### Exercise
Each entry needs to be copied exactly, with nothing left out.

### Records to use
===== config.mk =====
export PLATFORM = sky130hd
export DESIGN_NAME = rlc_lane_regs
export DESIGN_NICKNAME = d
export VERILOG_FILES = /design/src/rlc_pkg.sv /design/src/rlc_sync2.sv /design/src/rlc_far_receiver_detect_mode_seq.sv /design/src/rlc_lane_regs.sv
export VERILOG_INCLUDE_DIRS = /design/src
export SDC_FILE = /design/constraint.sdc
export NUM_CORES = 1
export LEC_CHECK = 0
export CAP_MARGIN = 25
export CORE_MARGIN = 2
export CORE_UTILIZATION = 60
export CTS_CLUSTER_DIAMETER = 50
export DETAILED_ROUTE_END_ITERATION = 8
export DONT_BUFFER_PORTS = 1
export GPL_ROUTABILITY_DRIVEN = 1
export GPL_TIMING_DRIVEN = 1
export PLACE_DENSITY = 0.79
export SYNTH_ARGS = -nofsm -noshare
export SYNTH_HDL_FRONTEND = slang
export SYNTH_HIERARCHICAL = 1
export SYNTH_SLANG_ARGS = --single-unit
export TNS_END_PERCENT = 10

===== constraint.sdc =====
create_clock -name mclk -period 2.6 [get_ports mclk]
set_input_delay 0.13 -clock mclk [delete_from_list [all_inputs] [get_ports mclk]]
set_output_delay 0.13 -clock mclk [all_outputs]
set_load 0.03 [all_outputs]
### src/verilog/eeprom_seq_pkg.sv
/*
  Constants, types and helper functions shared by the serial EEPROM
  command sequencer and its page-load FIFO.
  Assumes a 200 MHz core clock and a 17-bit byte-addressed array.
*/
package eeprom_seq_pkg;

  // ==========================================================
  // Command opcodes
  localparam logic [7:0] OP_READ    = 8'h03;
  localparam logic [7:0] OP_WRITE   = 8'h02;
  localparam logic [7:0] OP_STATUS  = 8'h05;
  localparam logic [7:0] SET_WRITE_LATCH_CMD   = 8'h06;
  localparam logic [7:0] CLEAR_WRITE_LATCH_CMD = 8'h04;

  // ==========================================================
  // Address and data layout
  localparam int ADDR_BITS  = 17;
  localparam int BYTE_BITS  = 8;
  localparam int PG_WIDTH   = ADDR_BITS + BYTE_BITS;
  localparam int FIFO_DEPTH = 16;
  localparam logic [4:0] ADDR_LAST_BIT = 5'h17;
  localparam logic [4:0] BYTE_LAST_BIT = 5'h07;
  localparam logic [16:0] QUARTER_BASE = 17'h18000;
  localparam logic [16:0] HALF_BASE    = 17'h10000;

  // ==========================================================
  // Status byte field positions
  localparam int ST_BUSY = 0;
  localparam int ST_LATCH    = 1;
  localparam int ST_LEVEL_LO = 2;
  localparam int ST_LEVEL_HI = 3;
  localparam int ST_HW_PROT  = 7;

  // ==========================================================
  // Pin synchroniser lanes
  localparam int CS_IDX  = 0;
  localparam int SCK_IDX = 1;
  localparam int SI_IDX  = 2;

  // ==========================================================
  // Self-timed write cycle: time in microseconds, clock in MHz.
  localparam int TWC_US     = 5000;
  localparam int CLK_MHZ    = 200;
  localparam int TWC_CYCLES = TWC_US * CLK_MHZ;

  typedef enum logic [2:0] {
    PH_OPCODE, PH_ADDR, PH_RDATA, PH_WDATA,
    PH_STATUS, PH_SET_LATCH, PH_CLR_LATCH, PH_IGNORE
  } phase_type;

  // True when the byte lies inside the block-protected range.
  function automatic logic is_protected(input logic [1:0] level,
                                        input logic [16:0] addr);
    case (level)
      2'h1:    is_protected = (addr >= QUARTER_BASE);
      2'h2:    is_protected = (addr >= HALF_BASE);
      2'h3:    is_protected = 1'b1;
      default: is_protected = 1'b0;
    endcase
  endfunction

  // Next byte address inside the same row; upper bits stay put.
  function automatic logic [16:0] row_inc(input logic [16:0] addr);
    row_inc = {addr[16:8], 8'(addr[7:0] + 8'h01)};
  endfunction

endpackage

### Output for this exercise
===== config.mk =====
export PLATFORM = sky130hd
export DESIGN_NAME = rlc_lane_regs
export DESIGN_NICKNAME = d
export VERILOG_FILES = /design/src/rlc_pkg.sv /design/src/rlc_sync2.sv /design/src/rlc_far_receiver_detect_mode_seq.sv /design/src/rlc_lane_regs.sv
export VERILOG_INCLUDE_DIRS = /design/src
export SDC_FILE = /design/constraint.sdc
export NUM_CORES = 1
export LEC_CHECK = 0
export CAP_MARGIN = 25
export CORE_MARGIN = 2
export CORE_UTILIZATION = 60
export CTS_CLUSTER_DIAMETER = 50
export DETAILED_ROUTE_END_ITERATION = 8
export DONT_BUFFER_PORTS = 1
export GPL_ROUTABILITY_DRIVEN = 1
export GPL_TIMING_DRIVEN = 1
export PLACE_DENSITY = 0.79
export SYNTH_ARGS = -nofsm -noshare
export SYNTH_HDL_FRONTEND = slang
export SYNTH_HIERARCHICAL = 1
export SYNTH_SLANG_ARGS = --single-unit
export TNS_END_PERCENT = 10

===== constraint.sdc =====
create_clock -name mclk -period 2.6 [get_ports mclk]
set_input_delay 0.13 -clock mclk [delete_from_list [all_inputs] [get_ports mclk]]
set_output_delay 0.13 -clock mclk [all_outputs]
set_load 0.03 [all_outputs]
### src/verilog/eeprom_seq_pkg.sv
/*
  Constants, types and helper functions shared by the serial EEPROM
  command sequencer and its page-load FIFO.
  Assumes a 200 MHz core clock and a 17-bit byte-addressed array.
*/
package eeprom_seq_pkg;

  // ==========================================================
  // Command opcodes
  localparam logic [7:0] OP_READ    = 8'h03;
  localparam logic [7:0] OP_WRITE   = 8'h02;
  localparam logic [7:0] OP_STATUS  = 8'h05;
  localparam logic [7:0] SET_WRITE_LATCH_CMD   = 8'h06;
  localparam logic [7:0] CLEAR_WRITE_LATCH_CMD = 8'h04;

  // ==========================================================
  // Address and data layout
  localparam int ADDR_BITS  = 17;
  localparam int BYTE_BITS  = 8;
  localparam int PG_WIDTH   = ADDR_BITS + BYTE_BITS;
  localparam int FIFO_DEPTH = 16;
  localparam logic [4:0] ADDR_LAST_BIT = 5'h17;
  localparam logic [4:0] BYTE_LAST_BIT = 5'h07;
  localparam logic [16:0] QUARTER_BASE = 17'h18000;
  localparam logic [16:0] HALF_BASE    = 17'h10000;

  // ==========================================================
  // Status byte field positions
  localparam int ST_BUSY = 0;
  localparam int ST_LATCH    = 1;
  localparam int ST_LEVEL_LO = 2;
  localparam int ST_LEVEL_HI = 3;
  localparam int ST_HW_PROT  = 7;

  // ==========================================================
  // Pin synchroniser lanes
  localparam int CS_IDX  = 0;
  localparam int SCK_IDX = 1;
  localparam int SI_IDX  = 2;

  // ==========================================================
  // Self-timed write cycle: time in microseconds, clock in MHz.
  localparam int TWC_US     = 5000;
  localparam int CLK_MHZ    = 200;
  localparam int TWC_CYCLES = TWC_US * CLK_MHZ;

  typedef enum logic [2:0] {
    PH_OPCODE, PH_ADDR, PH_RDATA, PH_WDATA,
    PH_STATUS, PH_SET_LATCH, PH_CLR_LATCH, PH_IGNORE
  } phase_type;

  // True when the byte lies inside the block-protected range.
  function automatic logic is_protected(input logic [1:0] level,
                                        input logic [16:0] addr);
    case (level)
      2'h1:    is_protected = (addr >= QUARTER_BASE);
      2'h2:    is_protected = (addr >= HALF_BASE);
      2'h3:    is_protected = 1'b1;
      default: is_protected = 1'b0;
    endcase
  endfunction

  // Next byte address inside the same row; upper bits stay put.
  function automatic logic [16:0] row_inc(input logic [16:0] addr);
    row_inc = {addr[16:8], 8'(addr[7:0] + 8'h01)};
  endfunction

endpackage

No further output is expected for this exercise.